I didn’t blog last week for no reason other than it slipped my mind. My teaching prep felt impossible and took me way longer than it should have which meant that I was then rushing to get in all of the reading I had planned for this conference paper. I’m actually really enjoying being really busy – it helps keep me focussed, it’s cut down on my procrastination and subsequent sense of under-achievement. But for weeks like last week and the week before, it feels like I’m running to keep up. Which leads me nicely on to the fact that I’ve taken up running (again).
I mentioned in my previous post that exercise is helping me remember that my body is more than a vehicle for my brain and a handy prop with which to hold books. But in taking up running, or jogging really…probably somewhat closer to a moderately paced lumber, I’ve realised again how taking up a new exercise is like doing the PhD. Especially if you work in fits and starts like I do. I mentioned this in my PhD Plank Challenge post back in March – but what do you know, nothing has changed and I keep on making the same discoveries. Essentially it’s about working your way up slowly from complete incompetence to a sustained and regular achievement. I seem to get stuck about half way every time I try. I like the initial sense of accomplishment – whether that’s completing a certain amount of time spent running, or writing 500 words every day. The bit where I struggle is when the initial high has worn off, but you still haven’t quite built up that sense of take-it-for-granted-habit. You sink back into the mentality of ‘well, I was really good yesterday, so it doesn’t really matter if I have a little break today, I totally deserve it’, which is fine, until the next day where you think ‘I’m still kind of recovering from doing so well the day before yesterday, and it’s ok because I’ll do brilliantly tomorrow when I’m really well rested’. Newsflash. It isn’t going to happen. You’ll wait until something comes up and makes you get your arse in gear, whether thats a deadline or the fact that your jeans don’t fit.
The other thing that hinders this development of a constant sense of achievement is the fact that in the PhD accomplishment is pretty hard to measure. It would be easy to say ‘do 500 words a day or you’ve failed’ – but then what about days where you’re reading texts – should you have to finish a whole book or you’ve failed? Or maybe half a book? But what if the book is really complex and each page takes ages to pick apart? Well, in which case, surely you can measure it by hours worked? 9-5, right? Like a job. But realistically, are you actually properly working for those hours? Or are you making yourself feel like you’re working simply because you’re at your desk and there’s a book somewhere in the vicinity?

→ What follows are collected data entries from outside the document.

`src/rtl/bank_fill_dma.sv`:
```
// bank_fill_dma
// Streams a whole image from the image buffer into three line banks, one
// pixel per cycle. Image row r goes to bank (r mod 3) at bank row (r div 3).
// This lets the kernel-side reader find rows r-1, r and r+1 in three
// different banks.
//
// Ports:
//   clk, rst      clock; asynchronous active-high reset
//   start, abort  control (abort wins); busy, done status
//   src_*         image buffer read port (1-cycle read latency)
//   bank_*        shared write port to the three banks, one-hot bank_we
module bank_fill_dma #(
  parameter int COLS       = 256,   // power of two
  parameter int ROWS       = 384,   // 3*BANK_DEPTH
  parameter int BANK_DEPTH = 128,
  parameter int PIX_W      = 8,
  localparam int AW = $clog2(ROWS*COLS),
  localparam int CW = $clog2(COLS),
  localparam int RW = $clog2(ROWS),
  localparam int BW = $clog2(BANK_DEPTH)
) (
  input  logic             clk,
  input  logic             rst,
  input  logic             start,
  input  logic             abort,
  output logic             busy,
  output logic             done,
  input  logic             src_ready,
  output logic             src_re,
  output logic [AW-1:0]    src_addr,
  input  logic             src_rvalid,
  input  logic [PIX_W-1:0] src_rdata,
  output logic [2:0]       bank_we,
  output logic [BW-1:0]    bank_waddr,
  output logic [CW-1:0]    bank_wcol,
  output logic [PIX_W-1:0] bank_wdata
);

  localparam logic [CW-1:0] LAST_COL = CW'(COLS-1);
  localparam logic [RW-1:0] LAST_ROW = RW'(ROWS-1);

  typedef enum logic [1:0] {S_IDLE, S_RUN, S_DRAIN, S_DONE} state_t;

  state_t         state;
  logic [CW-1:0]  rd_col, wr_col;
  logic [RW-1:0]  rd_row, wr_row;
  logic [BW-1:0]  wr_bank_row;   // wr_row div 3, kept as a counter
  logic [2:0]     wr_sel;
  logic           outstanding;

  logic fill_go, active, kill, rd_fire, rd_last, wr_fire, wr_last;

  assign fill_go = (state == S_IDLE) & start & ~abort;
  assign active  = (state == S_RUN) | (state == S_DRAIN);
  // An abort drops whatever returns in its own cycle. The return in the
  // next cycle is also dropped, because the abort clears outstanding.
  assign kill    = abort & active;
  assign rd_fire = src_re;
  assign rd_last = rd_fire & (rd_row == LAST_ROW) & (rd_col == LAST_COL);
  assign wr_fire = src_rvalid & outstanding & ~kill;
  assign wr_last = wr_fire & (wr_row == LAST_ROW) & (wr_col == LAST_COL);

  assign src_re     = src_ready & (state == S_RUN);
  // Read counters are cleared outside a fill, so the address rests at 0.
  assign src_addr   = AW'({rd_row, rd_col});
  assign bank_we    = wr_sel & {3{wr_fire}};
  assign bank_waddr = wr_bank_row;
  assign bank_wcol  = wr_col;
  assign bank_wdata = src_rdata;

  always_ff @(posedge clk or posedge rst) begin
    if (rst) begin
      state <= S_IDLE;
      busy  <= 1'b0;
      done  <= 1'b0;
    end else begin
      case (state)
        S_IDLE: begin
          done <= 1'b0;
          if (fill_go) begin
            state <= S_RUN;
            busy  <= 1'b1;
          end
        end
        S_RUN: begin
          if (abort) begin
            state <= S_IDLE;
            busy  <= 1'b0;
          end else if (rd_last) begin
            state <= S_DRAIN;
          end
        end
        S_DRAIN: begin
          if (abort) begin
            state <= S_IDLE;
            busy  <= 1'b0;
          end else if (wr_last) begin
            state <= S_DONE;
            busy  <= 1'b0;
            done  <= 1'b1;
          end
        end
        S_DONE: begin
          state <= S_IDLE;
          done  <= 1'b0;
        end
        default: begin
          state <= S_IDLE;
          busy  <= 1'b0;
          done  <= 1'b0;
        end
      endcase
    end
  end

  // Single-deep tracker: with exactly one cycle of latency, a return is
  // ours only if the previous cycle issued an accepted read.
  always_ff @(posedge clk or posedge rst) begin
    if (rst) outstanding <= 1'b0;
    else     outstanding <= src_re & ~abort;
  end

  always_ff @(posedge clk or posedge rst) begin
    if (rst) begin
      rd_col <= '0;
      rd_row <= '0;
    end else if (fill_go || kill || rd_last) begin
      rd_col <= '0;
      rd_row <= '0;
    end else if (rd_fire) begin
      if (rd_col == LAST_COL) begin
        rd_col <= '0;
        rd_row <= rd_row + 1'b1;
      end else begin
        rd_col <= rd_col + 1'b1;
      end
    end
  end

  always_ff @(posedge clk or posedge rst) begin
    if (rst) begin
      wr_col      <= '0;
      wr_row      <= '0;
      wr_bank_row <= '0;
      wr_sel      <= 3'b001;
    end else if (fill_go || kill || wr_last) begin
      wr_col      <= '0;
      wr_row      <= '0;
      wr_bank_row <= '0;
      wr_sel      <= 3'b001;
    end else if (wr_fire) begin
      if (wr_col == LAST_COL) begin
        wr_col <= '0;
        wr_row <= wr_row + 1'b1;
        wr_sel <= {wr_sel[1:0], wr_sel[2]};
        // Bank row advances once every three image rows.
        if (wr_sel[2]) wr_bank_row <= wr_bank_row + 1'b1;
      end else begin
        wr_col <= wr_col + 1'b1;
      end
    end
  end

endmodule
```
`config.mk`:
```
export PLATFORM = sky130hd
export DESIGN_NAME = bank_fill_dma
export DESIGN_NICKNAME = d
export VERILOG_FILES = /design/src/rtl/bank_fill_dma.sv
export SDC_FILE = /design/constraint.sdc
export NUM_CORES = 1
export LEC_CHECK = 0
export BUFFER_PORTS_ARGS = -buffer_cell sky130_fd_sc_hd__buf_2
export CORE_MARGIN = 2
export CORE_UTILIZATION = 56
export CTS_BUF_LIST = sky130_fd_sc_hd__clkbuf_4 sky130_fd_sc_hd__clkbuf_8
export CTS_CLUSTER_DIAMETER = 200
export DETAILED_ROUTE_END_ITERATION = 10
export GPL_TIMING_DRIVEN = 0
export PLACE_DENSITY = 0.85
export SYNTH_ARGS = -nofsm -noshare
export SYNTH_HDL_FRONTEND = slang
export SYNTH_SLANG_ARGS = --single-unit
```
`constraint.sdc`:
```
create_clock -name clk -period 2.7 [get_ports clk]
set_input_delay 0 -clock clk [delete_from_list [all_inputs] [get_ports clk]]
set_output_delay 0 -clock clk [all_outputs]
set_load 0.03 [all_outputs]
```
==> flow_summary_export.csv, run 1 <==
group,metric,value,unit
die,die_w,74.3,um
drt,wl_per_cell,13.9,um
sta,hold_violations,0,
clocking,insertion_delay,0.31,ns
finish,diodes,0,
sta,final-setup-viol-count,0,
pwr,p_leak,1.61,nW
clocking,path_clk_slew,0.09,ns
yosys,ys_seq_area_share,44.3,%
yosys,synth_area,2770,um^2
grt,grt_start_max_net_pins,36,
finish,final_net_count,394,
sta,finalCritPeriodShare,94.8,%
placed_design,gp_congestion,0.855,
critical_path,critPathRequiredTime,2.90,ns
sta,rsz0062_at_grt,"false",
drt,dr.pass1.iters,4,
die,die-area,5520,um^2
sta,skew,0.00553,ns
drt,num_vias,2452,
pwr,powerDensity,627,nW/um^2
clocking,clockBufferDepth,2,
grt,grtUsageTotal,23.8,%
yosys,synth_top_area_share,43.4,%
die,io_pins,60,
finish,post-route-util,69.3,%
pwr,vdd_drop_max,0.000449,V
yosys,yosysWarnings,0,
worst_hold_path,min_path_type,"in2reg",
grt,first_global_vias,2190,
drt,viasPerCell,5.61,
job,maxCapViolCount,0,
yosys,syn_avg_cell_area,9.07,um^2
clocking,cts_tree,"built",
clocking,cts.sinks,49,
critical_path,cp.arrival,2.76,ns
die,rows,25,
drt,drc,0,
sta,worstMarginPinSlew,1.01,ns
drt,antenna_left,0,
finish,fillers,387,
placed_design,port_buffers,51,
critical_path,end_kind,"flop",
yosys,synth_flop_cell,"dfrtp_1",
finish,drive_gt1_share,22.4,%
yosys,async_flop_share,100,%
placed_design,hpwl,4.40,mm
die,core-area,4750,um^2
sta,hold-worst-slack,0.139,ns
grt,antenna_found_initial,0,
grt,grt_overflow,0,
clocking,cts-htree-levels,2,
clocking,cts_buffers,5,
clocking,clockRootBuffer,"clkbuf_8",
drt,drtIter0Drc,178,
grt,grt_pass1_wl,10.1,mm
status,status,"finished clean",
sta,max_freq,391,MHz
critical_path,crit_path_max_fanout,10,
sta,slew_headroom,32.3,%
sta,slew_violations,0,
yosys,synthCells,305,
critical_path,startpoint_type,"flop",
sta,setup_tns,0,ns
finish,syn2layout_area_growth,19.1,%
sta,finalCriticalPeriod,2.56,ns
drt,postRouteWirelength,6.10,mm
die,die_y,74.3,um
yosys,synth_edf_count,0,
yosys,synth_nets,330,
yosys,yosys.area.top_type,"dfrtp_1",
critical_path,critPathKind,"reg2reg",
yosys,synth_seq_cells,49,
yosys,synth_cell_types,49,
yosys,yosys-top-cells-area,"dfrtp_1 43%, ha_1 5.0%, nor2_1 4.7%, nand2_1 3.5%, nand3_1 3.3%",
die,start_util,58.2,%
-- layer usage --
| layer | track usage, % | vias to the layer above | wire (um) |
|---|---|---|---|
| li1 | - | 1196 | - |
| met1 | 32.5 | 1167 | 2750 |
| met2 | 38.4 | 81 | 2910 |
| met4 | 6.75 | 0 | 63 |
| met3 | 5.69 | 8 | 375 |
| met5 | 0 | - | 0 |
-- where the power goes --
group | internal, mW | switching [mW]
clock | 0.301 | 0.253
sequential | 0.792 | 0.0605
combinational | 0.216 | 0.443
-- sequential cells by signal (all words and copies together), names as in the netlist --
register,count
wr_row,9
wr_sel,3
bank_wcol,8
done,1
rd_col,8
bank_waddr,7
state,2
outstanding,1
busy,1
rd_row,9
-- stage by stage --
| stage | instance area, um^2 | total power, mW | setup slack (ns) | cells |
|---|---|---|---|---|
| 3_3_place_gp | 3110 | 1.47 | 0.0645 | 423 |
| 3_5_place_dp | 3130 | 1.49 | 0.00354 | 424 |
| 4_1_cts | 3270 | 2.05 | 0.0499 | 434 |
| 6_report | 3300 | 2.07 | 0.141 | 437 |
| 5_1_grt | 3300 | 2.18 | 0.0297 | 437 |
| 2_1_floorplan | 2770 | 1.31 | 0.308 | 305 |
-- path summary, 6_finish.rpt --
check,from,end,slack [ns],cells past startpoint
setup reg to reg,state[0]$_DFFE_PP0P_,done$_DFFE_PP0P_,0.14,8
min in group asynchronous,rst,rd_col[7]$_DFFE_PP0P_,0.19,3
hold / removal,abort,outstanding$_DFF_PP0_,0.14,3
setup / recovery,state[0]$_DFFE_PP0P_,done$_DFFE_PP0P_,0.14,8
hold reg to reg,done$_DFFE_PP0P_,done$_DFFE_PP0P_,0.51,1
max in group asynchronous,rst,wr_sel[0]$_DFFE_PP1P_,1.95,4
-- area by class of cell --
| cell class | count | area, um^2 | area share (%) |
|---|---|---|---|
| clock buffer | 6 | 82.6 | 2.51 |
| timing repair buffer | 57 | 318 | 9.64 |
| inverter | 18 | 67.6 | 2.05 |
| sequential | 49 | 1230 | 37.2 |
| tap | 67 | 83.8 | 2.54 |
| buffer | 14 | 91.3 | 2.77 |
| clock inverter | 2 | 37.5 | 1.14 |
| multi-input combinational | 224 | 1390 | 42.1 |
-- timing repair --
action	in CTS	in global routing
setup buffers	0	3
setup endpoints to repair	1	7
resized for setup	0	1
hold endpoints to repair	49	0
hold buffers	2	0
gates cloned	0	0
pin swaps	1	1
-- cell usage in the layout, fill, tap and decap left out, types with 2 or more instances in the layout --
cell type	count
inv_1	17
mux2_2	2
nor4_1	4
xor2_1	7
nor3_1	8
nand3_1	18
a21o_1	3
and2_1	4
ha_1	11
a31oi_1	2
nand2_1	26
o22ai_1	4
o21ai_1	2
nor2_1	35
mux2i_1	6
dfrtp_1	48
nand2b_1	2
buf_2	52
nand3b_1	2
clkbuf_1	4
o21ai_0	16
a21oi_1	16
or4_1	7
clkbuf_8	6
nor2b_1	3
xnor2_1	7
or3_1	3
a211oi_1	2
dlygate4sd3_1	2
nand4_1	6
buf_4	11
and3_1	10
-- critical path, stage by stage (launching register included) --
cell	delay [ns]
dfrtp_1	0.42
inv_1	0.11
ha_1	0.36
and2_4	0.18
or3_1	0.37
buf_6	0.15
o41a_1	0.40
nor2_1	0.11
mux2_2	0.34
-- synthesized netlist by cell type (all sizes together) (2+ instances only) --
| cell | count |
|---|---|
| and2 | 5 |
| nand2b | 2 |
| buf | 10 |
| clkbuf | 4 |
| nor3 | 9 |
| nor4 | 4 |
| mux2 | 2 |
| or4 | 7 |
| or3 | 4 |
| inv | 18 |
| a31oi | 3 |
| o22ai | 4 |
| o21ai | 18 |
| ha | 11 |
| nand3b | 2 |
| a211oi | 2 |
| mux2i | 6 |
| o31ai | 2 |
| nor2 | 35 |
| a21o | 3 |
| nand4 | 6 |
| xor2 | 7 |
| dfrtp | 48 |
| nor2b | 3 |
| xnor2 | 7 |
| nand3 | 18 |
| nand2 | 26 |
| and3 | 10 |
| a21oi | 16 |
-- logic make-up (layout without fill, tap and decap cells) --
family                   after synthesis  after routing  share of synthesized area (%)
AND/OR/NAND/NOR                      135            135                           24.8
buffers and inverters                 32             97                           5.74
flip-flops                            49             49                           44.3
AO/OA/AOI/OAI                         56             56                           12.7
adder cells (fa/ha/maj)               11             11                           4.97
multiplexers                           8              8                           2.98
XOR/XNOR                              14             14                           4.43
(Power assumes the default switching activity.)
==> run 2, diff against run 1 <==
Settings changed: BUFFER_PORTS_ARGS -buffer_cell sky130_fd_sc_hd__buf_2 to -buffer_cell sky130_fd_sc_hd__buf_4, CORE_UTILIZATION 56 to 42, PLACE_DENSITY 0.85 to 0.67.
==> run 2 against run 1 <==
- via count down 0.20%
- critical path depth is the same
- final cell count grew 2.3%
- combinational power is 4.6% higher
- clock power down 15%
- largest power group unchanged
- setup slack got worse by 0.0034 ns
- core utilization shrank 15 points
- sequential power increased by 0.5%
- maximum frequency shrank 0.13%
- die area grew 31%
==> flow_summary_export.csv, run 2 (synthesis results as in run 1) <==
group,metric,value,unit
sta,max_freq,390,MHz
critical_path,cp-endpoint,"done$_DFFE_PP0P_",
clocking,cts_tree,"built",
die,start_util,43.6,%
die,core-area,6350,um^2
placed_design,gp_congestion,0.805,
die,rows,29,
sta,rsz0062_at_grt,"false",
finish,final_common_cell,"buf_4",
finish,drive_gt1_share,23.0,%
grt,first_global_vias,2264,
drt,num_vias,2447,
grt,grtUsageTotal,18.1,%
sta,final-setup-viol-count,0,
finish,diodes,0,
grt,grt_start_max_net_pins,30,
sta,slew_headroom,36.1,%
critical_path,critPathRequiredTime,2.90,ns
grt,grt_pass1_wl,10.5,mm
job,maxCapViolCount,0,
critical_path,crit_slowest_cell,"dfrtp_1",
status,status,"finished clean",
finish,final_net_count,394,
sta,layout_setup_ws,0.138,ns
critical_path,critPathKind,"reg2reg",
clocking,clockBufferDepth,2,
drt,postRouteWirelength,6.25,mm
critical_path,reg2reg_depth,8,
finish,final_cell_mix,"62 x buf_4, 48 x dfrtp_1, 35 x nor2_1",
worst_hold_path,min_path_type,"in2reg",
finish,post-route-util,54.0,%
critical_path,r2r-end,"done$_DFFE_PP0P_",
drt,dr.pass1.iters,4,
sta,worstMarginPinSlew,0.952,ns
clocking,clockRootBuffer,"clkbuf_8",
sta,skew,0.00608,ns
die,die-area,7250,um^2
clocking,cts.sinks,49,
placed_design,port_buffers,51,
die,die_y,85.2,um
die,die_w,85.2,um
pwr,total_power,2.02,mW
clocking,cts_buffers,5,
critical_path,worstPathCellList,"inv_1, ha_1, and2_4, or3_1, buf_6, o41a_1, nor2_1, mux2_2",
clocking,path_clk_slew,0.09,ns
critical_path,crit_start,"state[0]$_DFFE_PP0P_",
drt,wl_per_cell,14.0,um
drt,drtIter0Drc,169,
pwr,vdd_drop_max,0.000424,V
clocking,cts-htree-levels,2,
critical_path,crit_path_max_fanout,10,
pwr,p_leak,1.62,nW
critical_path,startpoint_type,"flop",
clocking,insertion_delay,0.30,ns
critical_path,regToRegSetupSlack,0.14,ns
grt,antenna_found_initial,0,
critical_path,cp.arrival,2.76,ns
sta,finalCriticalPeriod,2.56,ns
pwr,powerDensity,589,nW/um^2
drt,antenna_left,0,
critical_path,r2r-start,"state[0]$_DFFE_PP0P_",
finish,syn2layout_area_growth,23.8,%
sta,hold_violations,0,
finish,top_regs,"rd_row: 9 flops, wr_row: 9 flops",
drt,drc,0,
placed_design,pre_cts_ws,-0.0305,ns
drt,viasPerCell,5.47,
sta,finalCritPeriodShare,94.9,%
grt,grt_overflow,0,
sta,slew_violations,0,
critical_path,cpPeakStageDelay,0.42,ns
critical_path,end_kind,"flop",
die,io_pins,60,
placed_design,hpwl,4.60,mm
-- run 2: per-stage QoR --
| stage | hold slack (ns) | std cells | setup TNS (ns) | instance area (um^2) |
|---|---|---|---|---|
| after global placement | 0.216 | 433 | 0 | 3250 |
| after detailed placement | 0.0533 | 434 | -0.0305 | 3270 |
| after CTS | 0.0885 | 444 | 0 | 3390 |
| after global routing | 0.102 | 447 | 0 | 3430 |
| after floorplan | 0.129 | 305 | 0 | 2770 |
| final | 0.101 | 447 | 0 | 3430 |
-- run 2: layout make-up --
type | instances | area [um^2]
clock inverter | 1 | 5.00
timing repair buffer | 57 | 445
buffer | 14 | 91.3
inverter | 18 | 67.6
sequential | 49 | 1230
fill | 596 | 2920
multi-input combinational | 224 | 1400
tap | 77 | 96.3
clock buffer | 7 | 96.3
-- run 2: worst max-delay path, delay by kind of cell, from the launching register on --
| kind | cells | cell delay, ns |
|---|---|---|
| flip-flops | 1 | 0.42 |
| multiplexers | 1 | 0.34 |
| AO/OA/AOI/OAI | 1 | 0.40 |
| buffers and inverters | 2 | 0.28 |
| AND/OR/NAND/NOR | 3 | 0.67 |
| adder cells (fa/ha/maj) | 1 | 0.35 |
-- run 2: what timing repair did --
action                     4_1_cts  5_1_grt
gates resized for setup          0        3
pin swaps                        1        1
hold buffers                     2        0
hold endpoints to repair        21        0
buffers inserted                 0        3
setup endpoints to repair        2        9
-- run 2: where the power goes --
part           internal, mW  switching (mW)
combinational         0.249           0.440
sequential            0.792          0.0641
clock                 0.232           0.242
total                  1.27           0.747
-- run 2: how the worst min path moves through the flow --
stage	startpoint	end	slack, ns	cells after the start
after floorplan	src_ready	outstanding$_DFF_PP0_	0.13	1
after global placement	src_rdata[2]	bank_wdata[2]	0.22	2
after detailed placement	rst	rd_col[7]$_DFFE_PP0P_	0.05	2
after CTS	abort	outstanding$_DFF_PP0_	0.09	3
after global routing	abort	outstanding$_DFF_PP0_	0.10	3
final	abort	outstanding$_DFF_PP0_	0.10	3
-- run 2: metal layers --
layer	global-route usage (%)	vias to the layer above	share of wire [%]
met2	28.3	60	47
li1	-	1197	-
met3	3.79	7	5.1
met1	24.3	1183	46
met4	7.79	0	1.7
met5	0	-	0
==> run 3, diff against run 2 <==
Settings changed: CELL_PAD_IN_SITES_DETAIL_PLACEMENT set to 0, CELL_PAD_IN_SITES_GLOBAL_PLACEMENT set to 2, CORE_UTILIZATION 42 to 34, PLACE_DENSITY 0.67 to 0.85.
==> run 3 against run 2 <==
- sequential share of layout area decreased by 0.29 points
- final cell count is 5.6% higher
- first-iteration DRC count fell by 51%
- combinational power is 3.0% higher
- critical endpoint unchanged
- largest cell class unchanged
==> flow_summary_export.csv, run 3 (synthesis results as in run 1) <==
group,metric,value,unit
critical_path,critPathRequiredTime,2.89,ns
grt,grt_start_max_net_pins,32,
sta,layout_setup_ws,0.155,ns
pwr,power_frac_seq,42.3,%
die,core-area,7810,um^2
drt,viasPerCell,5.03,
grt,grt_pass1_wl,11.0,mm
sta,max_freq,393,MHz
placed_design,port_buffers,51,
sta,slew_headroom,28.1,%
critical_path,cpPeakStageDelay,0.41,ns
critical_path,cp.arrival,2.74,ns
finish,design_area,3450,um^2
sta,slew_violations,0,
drt,dr.pass1.iters,4,
finish,top_regs,"rd_row: 9 flops, wr_row: 9 flops",
pwr,power.net_switching,0.756,mW
worst_hold_path,min_path_type,"in2reg",
sta,hold_violations,0,
drt,drc,0,
sta,final-setup-viol-count,0,
critical_path,startpoint_type,"flop",
die,io_pins,60,
placed_design,post_dp_cell_area,3300,um^2
sta,worstMarginPinSlew,1.07,ns
placed_design,hpwl,4.87,mm
pwr,combPwrFrac,35.1,%
die,die-area,8880,um^2
clocking,insertion_delay,0.30,ns
clocking,cts-htree-levels,2,
sta,finalCriticalPeriod,2.55,ns
critical_path,end_kind,"flop",
pwr,vdd_drop_max,0.000324,V
grt,first_global_vias,2211,
drt,drtIter0Drc,82,
grt,grtUsageTotal,15.6,%
pwr,clkPwrFrac,22.6,%
drt,postRouteWirelength,6.57,mm
job,maxCapViolCount,0,
status,status,"finished clean",
drt,num_vias,2375,
clocking,path_clk_slew,0.09,ns
die,start_util,35.4,%
die,die_w,94.2,um
placed_design,pre_cts_ws,-0.00132,ns
clocking,cts.sinks,49,
critical_path,worstPathCellList,"inv_1, ha_1, and2_4, or3_1, buf_6, o41a_1, nor2_1, mux2_2",
pwr,powerDensity,585,nW/um^2
clocking,clockRootBuffer,"clkbuf_8",
sta,finalCritPeriodShare,94.3,%
sta,rsz0062_at_grt,"false",
clocking,cts_tree,"built",
finish,final_common_cell,"buf_4",
pwr,p_int,1.26,mW
sta,setup_tns,0,ns
die,die_y,94.2,um
finish,drive_gt1_share,23.0,%
clocking,cts_buffers,5,
pwr,p_leak,1.61,nW
finish,fillers,772,
finish,syn2layout_area_growth,24.8,%
drt,wl_per_cell,13.9,um
placed_design,gp_congestion,0.767,
finish,diodes,0,
sta,skew,0.00616,ns
finish,final_cell_mix,"63 x buf_4, 48 x dfrtp_1, 35 x nor2_1",
grt,grt_overflow,0,
grt,antenna_found_initial,0,
drt,antenna_left,0,
clocking,clockBufferDepth,2,
critical_path,crit_path_max_fanout,10,
critical_path,crit_slowest_cell,"dfrtp_1",
critical_path,critPathKind,"reg2reg",
die,rows,32,
pwr,switching_share,37.4,%
finish,final_net_count,395,
-- run 3: changes by cell type in the layout (fill, tap and decap cells not counted), sizes merged --
cell / delta
buf: +1
clkinv: -1
-- run 3: per-stage QoR --
stage	hold slack (ns)	instances	utilization, %	power [mW]
6_report	0.101	472	44.2	2.02
3_3_place_gp	0.216	458	42.0	1.54
4_1_cts	0.0970	468	43.7	2.01
3_5_place_dp	0.0395	459	42.2	1.55
5_1_grt	0.117	472	44.2	2.16
2_1_floorplan	0.129	305	-	1.31
-- run 3: power groups by stage --
stage | clock network, mW | logic (mW) | registers [mW]
floorplan | 0 | 0.358 | 0.954
global placement | 0 | 0.667 | 0.871
detailed placement | 0 | 0.676 | 0.872
CTS | 0.469 | 0.679 | 0.858
global route | 0.506 | 0.789 | 0.868
finish | 0.455 | 0.710 | 0.854
-- run 3: routing by layer --
layer	GRT usage, %	vias up	part of all wire [%]
li1	-	1198	-
met1	22.3	1132	49
met2	24.8	40	47
met3	2.57	5	3.0
met4	3.62	0	1.0
met5	0	-	0
-- run 3: path summary, 6_finish.rpt --
path                                      start                         to  slack [ns]  cells after the start
min                                       abort      outstanding$_DFF_PP0_        0.10                      3
max                        state[1]$_DFFE_PP0P_           done$_DFFE_PP0P_        0.15                      8
max in group asynchronous                   rst      wr_sel[0]$_DFFE_PP1P_        1.85                      4
min reg2reg                    done$_DFFE_PP0P_           done$_DFFE_PP0P_        0.52                      1
max reg2reg                state[1]$_DFFE_PP0P_           done$_DFFE_PP0P_        0.15                      8
min in group asynchronous                   rst  bank_waddr[2]$_DFFE_PP0P_        0.26                      3
-- run 3: worst max-delay path: cells and delay by family, from the launching register on --
family | cells | cell delay [ns]
and+or+nand+nor | 3 | 0.67
DFF | 1 | 0.41
AOI/OAI and AO/OA | 1 | 0.40
adders and majority gates | 1 | 0.34
muxes | 1 | 0.34
buffers and inverters | 2 | 0.27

This is, again, where I think pomodoro is handy – you can keep track of exactly the amount of time you’ve been properly working. Saying that, I can’t remember the last time I actually used pomodoro.
Something that I’m finding really handy is having an external source of accountability – in my case it’s working in the living room with my new housemates, both of whom are also PhD candidates. We tell each other off for procrastinating and help each other brain storm. This is something I would have found massively helpful when I started and I’m so grateful to have it now. I can’t express enough how important it is to have a sense of community during the PhD – whether that’s having other PhD mates, or working up at uni in a post-grad suite, or keeping in contact with other PhD victims online via hashtags like #phdchat #phdlife #acwri etc.
This week I’m teaching my students about career prospects, which is hilarious seeing as my current life plan is to stay in education for as long as possible and then hope that it sorts itself out.